Koop je een pup? Dan ga je daarmee op cursus, je traint de hond en voedt ‘m op.  Een hond heeft een baas en luistert naar hem of haar. “Een kat daarentegen,” lacht Kees van Gils, “tja, die heeft personeel”. 

Door Maartje Bertens 

Voor veel klanten van de dierenspeciaalzaak is dat herkenbaar. “Katten zijn gehaaider, weten met hun manier van doen héél goed te duiden wat ze willen en gaan je paaien. Ze geven kopjes, miauwen en gaan door tot ze krijgen wat ze willen.

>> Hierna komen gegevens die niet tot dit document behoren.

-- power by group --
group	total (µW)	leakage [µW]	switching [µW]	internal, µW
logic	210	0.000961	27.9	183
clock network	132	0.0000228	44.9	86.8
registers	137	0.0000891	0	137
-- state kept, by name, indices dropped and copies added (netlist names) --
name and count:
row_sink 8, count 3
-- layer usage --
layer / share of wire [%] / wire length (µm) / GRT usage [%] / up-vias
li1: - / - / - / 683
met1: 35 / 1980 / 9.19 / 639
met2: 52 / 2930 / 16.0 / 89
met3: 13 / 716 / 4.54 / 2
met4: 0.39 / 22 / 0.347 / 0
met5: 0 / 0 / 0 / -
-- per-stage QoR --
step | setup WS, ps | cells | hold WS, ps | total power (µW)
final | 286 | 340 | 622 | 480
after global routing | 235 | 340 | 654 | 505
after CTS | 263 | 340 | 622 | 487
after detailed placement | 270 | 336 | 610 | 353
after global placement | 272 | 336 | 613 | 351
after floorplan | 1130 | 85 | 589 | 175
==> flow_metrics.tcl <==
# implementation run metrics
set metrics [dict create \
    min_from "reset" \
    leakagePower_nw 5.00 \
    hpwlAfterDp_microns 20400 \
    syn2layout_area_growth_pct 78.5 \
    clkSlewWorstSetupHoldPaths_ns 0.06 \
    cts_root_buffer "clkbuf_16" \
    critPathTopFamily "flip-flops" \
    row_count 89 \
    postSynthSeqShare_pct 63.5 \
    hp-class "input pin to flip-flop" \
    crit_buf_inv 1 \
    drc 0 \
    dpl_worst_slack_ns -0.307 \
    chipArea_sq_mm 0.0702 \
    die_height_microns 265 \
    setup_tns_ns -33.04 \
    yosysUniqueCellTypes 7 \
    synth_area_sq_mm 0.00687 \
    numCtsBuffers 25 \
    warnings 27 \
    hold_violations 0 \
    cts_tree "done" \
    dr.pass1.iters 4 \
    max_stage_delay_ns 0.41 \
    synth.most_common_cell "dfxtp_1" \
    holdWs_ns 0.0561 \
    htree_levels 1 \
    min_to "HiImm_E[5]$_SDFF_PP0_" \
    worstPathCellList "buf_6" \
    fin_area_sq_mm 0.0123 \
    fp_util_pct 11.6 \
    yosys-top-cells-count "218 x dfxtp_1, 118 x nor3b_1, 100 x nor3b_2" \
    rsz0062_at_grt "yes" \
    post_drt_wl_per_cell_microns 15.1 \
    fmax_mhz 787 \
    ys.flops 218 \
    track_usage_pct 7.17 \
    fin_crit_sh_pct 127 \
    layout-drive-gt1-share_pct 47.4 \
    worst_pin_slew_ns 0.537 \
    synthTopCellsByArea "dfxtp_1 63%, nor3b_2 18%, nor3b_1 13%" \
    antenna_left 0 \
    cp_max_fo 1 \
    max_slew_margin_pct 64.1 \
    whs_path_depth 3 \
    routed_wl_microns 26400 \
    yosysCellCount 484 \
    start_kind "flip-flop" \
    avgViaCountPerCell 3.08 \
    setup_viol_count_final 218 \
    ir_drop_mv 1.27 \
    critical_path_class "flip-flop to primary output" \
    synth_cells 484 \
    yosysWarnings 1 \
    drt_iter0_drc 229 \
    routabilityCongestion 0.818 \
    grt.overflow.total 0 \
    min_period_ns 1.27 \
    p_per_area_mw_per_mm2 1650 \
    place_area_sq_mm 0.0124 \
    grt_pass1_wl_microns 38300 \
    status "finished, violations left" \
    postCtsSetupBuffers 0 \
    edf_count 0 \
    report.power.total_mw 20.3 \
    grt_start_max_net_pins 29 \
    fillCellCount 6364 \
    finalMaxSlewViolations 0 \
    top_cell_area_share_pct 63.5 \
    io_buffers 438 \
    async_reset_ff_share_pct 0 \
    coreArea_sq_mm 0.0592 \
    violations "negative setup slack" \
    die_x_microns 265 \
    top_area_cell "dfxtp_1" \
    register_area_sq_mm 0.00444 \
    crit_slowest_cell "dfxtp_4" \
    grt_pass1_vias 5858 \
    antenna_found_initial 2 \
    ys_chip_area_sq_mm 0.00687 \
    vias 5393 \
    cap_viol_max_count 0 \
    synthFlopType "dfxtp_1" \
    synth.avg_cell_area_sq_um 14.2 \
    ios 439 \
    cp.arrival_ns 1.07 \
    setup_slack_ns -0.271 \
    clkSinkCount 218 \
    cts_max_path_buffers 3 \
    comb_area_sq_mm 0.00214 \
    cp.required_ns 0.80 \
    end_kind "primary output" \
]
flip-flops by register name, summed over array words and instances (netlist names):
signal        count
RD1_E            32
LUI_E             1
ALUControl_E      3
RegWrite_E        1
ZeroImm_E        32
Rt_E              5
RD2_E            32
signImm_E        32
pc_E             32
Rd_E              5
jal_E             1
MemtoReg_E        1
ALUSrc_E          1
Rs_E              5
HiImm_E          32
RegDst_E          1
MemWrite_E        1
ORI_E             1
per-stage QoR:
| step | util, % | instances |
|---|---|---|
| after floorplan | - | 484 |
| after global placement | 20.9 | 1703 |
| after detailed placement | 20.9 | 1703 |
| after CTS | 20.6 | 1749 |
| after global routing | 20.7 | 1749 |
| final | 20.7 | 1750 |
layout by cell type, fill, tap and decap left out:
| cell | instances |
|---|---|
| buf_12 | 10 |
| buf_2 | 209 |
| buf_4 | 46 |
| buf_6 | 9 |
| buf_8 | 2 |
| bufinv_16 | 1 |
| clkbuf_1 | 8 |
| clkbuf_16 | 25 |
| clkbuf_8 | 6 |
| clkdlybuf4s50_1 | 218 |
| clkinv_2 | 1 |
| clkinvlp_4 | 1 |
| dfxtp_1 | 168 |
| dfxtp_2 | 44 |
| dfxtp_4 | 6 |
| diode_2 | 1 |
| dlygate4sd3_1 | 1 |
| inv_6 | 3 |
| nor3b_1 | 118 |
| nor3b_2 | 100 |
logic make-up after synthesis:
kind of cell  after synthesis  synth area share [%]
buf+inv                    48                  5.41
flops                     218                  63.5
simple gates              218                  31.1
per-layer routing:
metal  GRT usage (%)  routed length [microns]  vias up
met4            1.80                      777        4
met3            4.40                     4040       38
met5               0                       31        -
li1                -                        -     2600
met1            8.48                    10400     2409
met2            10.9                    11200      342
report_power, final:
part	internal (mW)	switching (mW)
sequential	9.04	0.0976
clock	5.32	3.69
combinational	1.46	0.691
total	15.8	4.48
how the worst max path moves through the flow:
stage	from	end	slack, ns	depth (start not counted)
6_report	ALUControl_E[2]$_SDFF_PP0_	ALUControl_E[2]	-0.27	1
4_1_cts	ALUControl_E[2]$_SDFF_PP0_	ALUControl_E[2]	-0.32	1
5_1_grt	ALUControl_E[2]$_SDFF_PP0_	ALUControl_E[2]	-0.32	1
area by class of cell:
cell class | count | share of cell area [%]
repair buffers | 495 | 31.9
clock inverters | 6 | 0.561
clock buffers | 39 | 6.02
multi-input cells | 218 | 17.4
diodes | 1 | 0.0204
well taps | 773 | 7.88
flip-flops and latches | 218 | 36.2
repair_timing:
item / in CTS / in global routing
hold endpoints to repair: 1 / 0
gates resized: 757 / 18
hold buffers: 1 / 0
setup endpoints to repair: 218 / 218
==> /design/flow/run.sh <==
#!/bin/bash
# OpenROAD 26Q1-2900-gdf79404cd8, Yosys 0.63+post, stock flow scripts
make -C /OpenROAD-flow-scripts/flow DESIGN_CONFIG=/design/flow/config.mk WORK_HOME=/design/flow/orfs finish
==> /design/flow/config.mk <==
export PLATFORM = sky130hd
export DESIGN_NAME = CU
export DESIGN_NICKNAME = CU
export VERILOG_FILES = /design/flow/design.v
export SDC_FILE = /design/flow/constraint.sdc
export NUM_CORES = 4
export LEC_CHECK = 1
export CORE_AREA = 10 10 88 88
export DIE_AREA = 0 0 98 98
==> /design/flow/constraint.sdc <==
current_design CU

set clk_period 6.6
set clk_io_pct 0.2

create_clock -name clk0 -period $clk_period

set non_clock_inputs [all_inputs -no_clocks]
set_input_delay [expr $clk_period * $clk_io_pct] -clock clk0 $non_clock_inputs
set_output_delay [expr $clk_period * $clk_io_pct] -clock clk0 [all_outputs]
==> ./run.sh <==
#!/bin/bash
# OpenROAD 26Q1-2900-gdf79404cd8, Yosys 0.63+post, stock flow scripts
make -C /OpenROAD-flow-scripts/flow DESIGN_CONFIG=/design/flow/config.mk WORK_HOME=/design/flow/orfs finish
==> ./config.mk <==
export PLATFORM = sky130hd
export DESIGN_NAME = bram_module
export DESIGN_NICKNAME = bram_module
export VERILOG_FILES = /design/flow/design.v
export SDC_FILE = /design/flow/constraint.sdc
export NUM_CORES = 4
export LEC_CHECK = 1
export CORE_AREA = 10 10 80 80
export DIE_AREA = 0 0 90 90
==> ./constraint.sdc <==
current_design bram_module

set clk_period 1.0
set clk_io_pct 0.2

create_clock -name clk0 -period $clk_period [get_ports {clk}]

set non_clock_inputs [all_inputs -no_clocks]
set_input_delay [expr $clk_period * $clk_io_pct] -clock clk0 $non_clock_inputs
set_output_delay [expr $clk_period * $clk_io_pct] -clock clk0 [all_outputs]
==> ./design.v <==
`timescale 1ns / 1ps
module bram_module(clk,input_data,ram_enable1,r_data);
	parameter tile = 32;
	parameter width = 16;
	output reg [width-1:0] r_data ;
	input bit clk;
	input [width-1:0] input_data; 
	input ram_enable1;
	always@(posedge clk)
	begin
		if(ram_enable1) begin
			r_data <= input_data;
		end
	end
endmodule
==> run_summary.xml <==
<?xml version="1.0" encoding="UTF-8"?>
<metrics>
  <group name="finish">
    <metric name="final_layout_size_suffix_gt1_frac" unit="">0.389</metric>
    <metric name="max_reg_flops" unit="">16</metric>
    <metric name="area.growth.synth_to_final" unit="%">81.2</metric>
    <metric name="final-comb-area" unit="sq um">0</metric>
    <metric name="reg_top3" unit="">r_data (16)</metric>
    <metric name="num-multi-input-gates" unit="">0</metric>
    <metric name="layoutNonFillerInstCount" unit="">121</metric>
    <metric name="n_fill_cell" unit="">505</metric>
    <metric name="biggest_register" unit="">r_data</metric>
  </group>
  <group name="yosys">
    <metric name="synth.yosys.num_cells" unit="">16</metric>
    <metric name="synth.top_cell.area_share" unit="">1.00</metric>
    <metric name="ys.flop_type" unit="">edfxtp_1</metric>
    <metric name="postSynthRegisterBits" unit="">16</metric>
    <metric name="netlist_top_cells_area" unit="">edfxtp_1</metric>
    <metric name="synth.distinct_cells" unit="">1</metric>
    <metric name="ys_async_sr_fraction" unit="">0</metric>
    <metric name="cell_count_after_synthesis" unit="">16</metric>
    <metric name="synth_area" unit="sq um">480</metric>
    <metric name="post_synth_most_frequent_cells" unit="">edfxtp_1</metric>
    <metric name="edf_count" unit="">16</metric>
    <metric name="yosys.stat.chipArea" unit="sq um">480</metric>
    <metric name="most_common_cell_in_the_synthesized_netlist" unit="">edfxtp_1</metric>
    <metric name="synth_area_per_cell" unit="sq um">30.0</metric>
    <metric name="synth-warning-count" unit="">1</metric>
    <metric name="ys_seq_share" unit="">1.00</metric>
    <metric name="netlist.top_cell.by_area" unit="">edfxtp_1</metric>
  </group>
  <group name="floorplan">
    <metric name="initCoreUtil" unit="">0.102</metric>
    <metric name="die_height" unit="um">90</metric>
    <metric name="chip_area" unit="sq um">8100</metric>
    <metric name="coreArea" unit="sq um">4720</metric>
    <metric name="io-pin-count" unit="">34</metric>
    <metric name="die_x" unit="um">90</metric>
    <metric name="floorplan.rows" unit="">25</metric>
  </group>
  <group name="clocking">
    <metric name="tritoncts_num_sinks" unit="">16</metric>
    <metric name="cts_tree" unit="">done</metric>
    <metric name="worst_path_clk_slew" unit="ns">0.05</metric>
    <metric name="post_cts_buffers" unit="">0</metric>
    <metric name="numCtsBuffers" unit="">3</metric>
    <metric name="cts_hold_repair.buffers" unit="">0</metric>
    <metric name="htree_levels" unit="">1</metric>
    <metric name="clk_path_buf_depth" unit="">2</metric>
    <metric name="cts-root-buf" unit="">clkbuf_8</metric>
  </group>
  <group name="setup_path">
    <metric name="path_delay_family" unit="">flip-flops</metric>
    <metric name="crit_cells" unit="">1</metric>
    <metric name="critical_path_class" unit="">reg -&gt; out</metric>
    <metric name="crit_required" unit="ns">0.80</metric>
    <metric name="worstPathMaxFanout" unit="">1</metric>
    <metric name="crit_path_start_kind" unit="">flop</metric>
    <metric name="crit_path_top_delay_cell" unit="">edfxtp_1</metric>
    <metric name="critical_path.n_buffers_inverters" unit="">1</metric>
    <metric name="max_stage_delay" unit="ns">0.36</metric>
    <metric name="critical_path.cell_chain" unit="">buf_2</metric>
    <metric name="cp.arrival" unit="ns">0.72</metric>
    <metric name="end_kind" unit="">primary output</metric>
  </group>
  <group name="final_timing">
    <metric name="setup-tns-final" unit="ns">0</metric>
    <metric name="slew_headroom" unit="">0.930</metric>
    <metric name="max_freq" unit="GHz">1.08</metric>
    <metric name="timing_worst_slew_pin_value" unit="ns">0.106</metric>
    <metric name="rsz_0062_raised_after_global_routing" unit="">no</metric>
    <metric name="setup-violations-final" unit="">0</metric>
    <metric name="period_needed" unit="ns">0.923</metric>
    <metric name="finalHoldViolations" unit="">0</metric>
    <metric name="final-max-slew-violation-count" unit="">0</metric>
    <metric name="finalClockPeriodUsage" unit="">0.923</metric>
  </group>
  <group name="drt">
    <metric name="drt.antenna.violating_nets" unit="">0</metric>
    <metric name="wirelength" unit="mm">1.30</metric>
    <metric name="drtIter0Drc" unit="">9</metric>
    <metric name="insertedDiodeCount" unit="">0</metric>
    <metric name="routed_via_density" unit="">2.45</metric>
    <metric name="firstDrtPassIters" unit="">2</metric>
    <metric name="wire_per_inst" unit="um">10.8</metric>
    <metric name="drc" unit="">0</metric>
    <metric name="detailroute.via_count" unit="">297</metric>
  </group>
  <group name="global_routing">
    <metric name="grt_first_pass_wirelength" unit="mm">2.04</metric>
    <metric name="gr-total-overflow" unit="">0</metric>
    <metric name="initial_antenna_violation_count" unit="">0</metric>
    <metric name="grt_use_total" unit="">0.0313</metric>
    <metric name="grt_max_degree" unit="">9</metric>
    <metric name="number_of_global_route_vias_before_repair" unit="">372</metric>
  </group>
  <group name="power">
    <metric name="cell_internal_pwr" unit="mW">1.16</metric>
    <metric name="pwr-share-seq" unit="">0.590</metric>
    <metric name="power_switching" unit="uW">218</metric>
    <metric name="total_leakage_power" unit="nW">0.319</metric>
    <metric name="pwr_density_cell" unit="nW/um^2">1580</metric>
    <metric name="switching_share" unit="">0.158</metric>
    <metric name="power.clock.fraction" unit="">0.320</metric>
    <metric name="power.ir.vdd_worst" unit="mV">0.403</metric>
    <metric name="power.combinational.fraction" unit="">0.090</metric>
  </group>
  <group name="run_status">
    <metric name="outcome" unit="">finished clean</metric>
  </group>
  <group name="placed_design">
    <metric name="placedCellCount" unit="">118</metric>
    <metric name="place.port_buffers" unit="">33</metric>
    <metric name="place_congestion" unit="">0.661</metric>
  </group>
  <group name="worst_hold_path">
    <metric name="timing.hold.worst.class" unit="">in -&gt; reg</metric>
    <metric name="holdPathStages" unit="">1</metric>
  </group>
  <group name="job">
    <metric name="maxCapViolCount" unit="">0</metric>
    <metric name="openroad.warnings" unit="">25</metric>
  </group>
</metrics>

Bij honden werkt dat anders. Zeg je tegen een hond: ‘Nu niet! In je mand!’. Dan kan Lobbes, Fikkie of Max je aankijken met die lieve reebruine ogen, maar hij of zij blijft tóch in de mand liggen en gehoorzaamd (in de meeste gevallen dan) de baas. Er bestaat geen ‘kittencursus’, een kat voed je niet op. Die doet, zoals we dat op z’n Gôols zeggen ‘z’n eigen’. Je hebt vaak typische hondenmensen en typische kattenmensen.”

Alfa van de groep
Anja Rijnen – Tuerlings is daarentegen zowel een honden- áls een kattenmens en behandelt beide diersoorten hetzelfde. “Ik stel mezelf op als de ‘alfa’ van onze groep, de leider. Ik regel de boel en ben de baas. Als je dat niet doet, dan heeft vooral een hond daar last van. Die gaat dan zelf de leiding nemen. Maar ook tegen onze katten ben ik streng. Ik grijp in en laat weten welk gedrag wel en niet kan.” Dat is in het huis van Anja ook wel nodig. Zij heeft samen met haar huidige man drie honden (twee Rottweilers en een kruising Herder-Rottweiler) en daarnaast dertien katten. 

Beestenboel?
Kees: “Anja heeft twaalf jaar Russische blauw, wit en zwart katten gefokt. Vooral witte en zwarte Russen zijn zeldzaam. Daarvoor moet je tegenwoordig ver in het buitenland op zoek.” Anja fokte de katten puur uit liefde. Ze hielt het dan ook bij één ras. Na het overlijden van haar man stopte ze met fokken. Hierdoor kwam er ook ruimte voor andere raskatten. Inmiddels zijn het er dus 13, bijna allemaal met een bijzondere (bijna niet uit te spreken) Russische naam. Anja: “Soms hebben mensen vooroordelen. Dertien katten? Dan zal het in huis wel stinken! Of ‘Dan accepteer jij zeker elke kat die je aangeboden wordt?’. Maar dat is absoluut niet zo.” “Elke kat heeft een eigen karakter. In een grote groep, zoals bij Anja, kan elke kat zichzelf zijn. Anja heeft bij de samenstelling van de groep dan ook erg goed gelet op ras, karakter en een match met de andere dieren. Ook heeft zij haar hele huis aangepast zodat elke kat genoeg ruimte, licht en vertier heeft.” vertelt Kees. 

Katten- en hondentaal
Katten en honden spreken een andere taal. Zwiept een kat met zijn staart? Dan is ie op jacht, alert en geprikkeld. Een hond die met zijn staart zwaait wil juist spelen. Het snuffelen van een hond wordt door katten vaak gezien als blazen. Kortom: een kat die nog nooit met een hond heeft samengeleefd, snapt de taal van de hond vaak niet en andersom. Groeien ze met elkaar op, dan leren ze elkaars taal begrijpen en/of nemen ze communicatievormen van elkaar over. “Dat zie je ook bij de honden en katten van Anja. Dat gaat onderling geweldig. De jonge Rottweiler reu van 2 jaar oud is stapelgek op de katten. Hij wordt regelmatig helemaal ‘opgepoetst’ door de katten.” 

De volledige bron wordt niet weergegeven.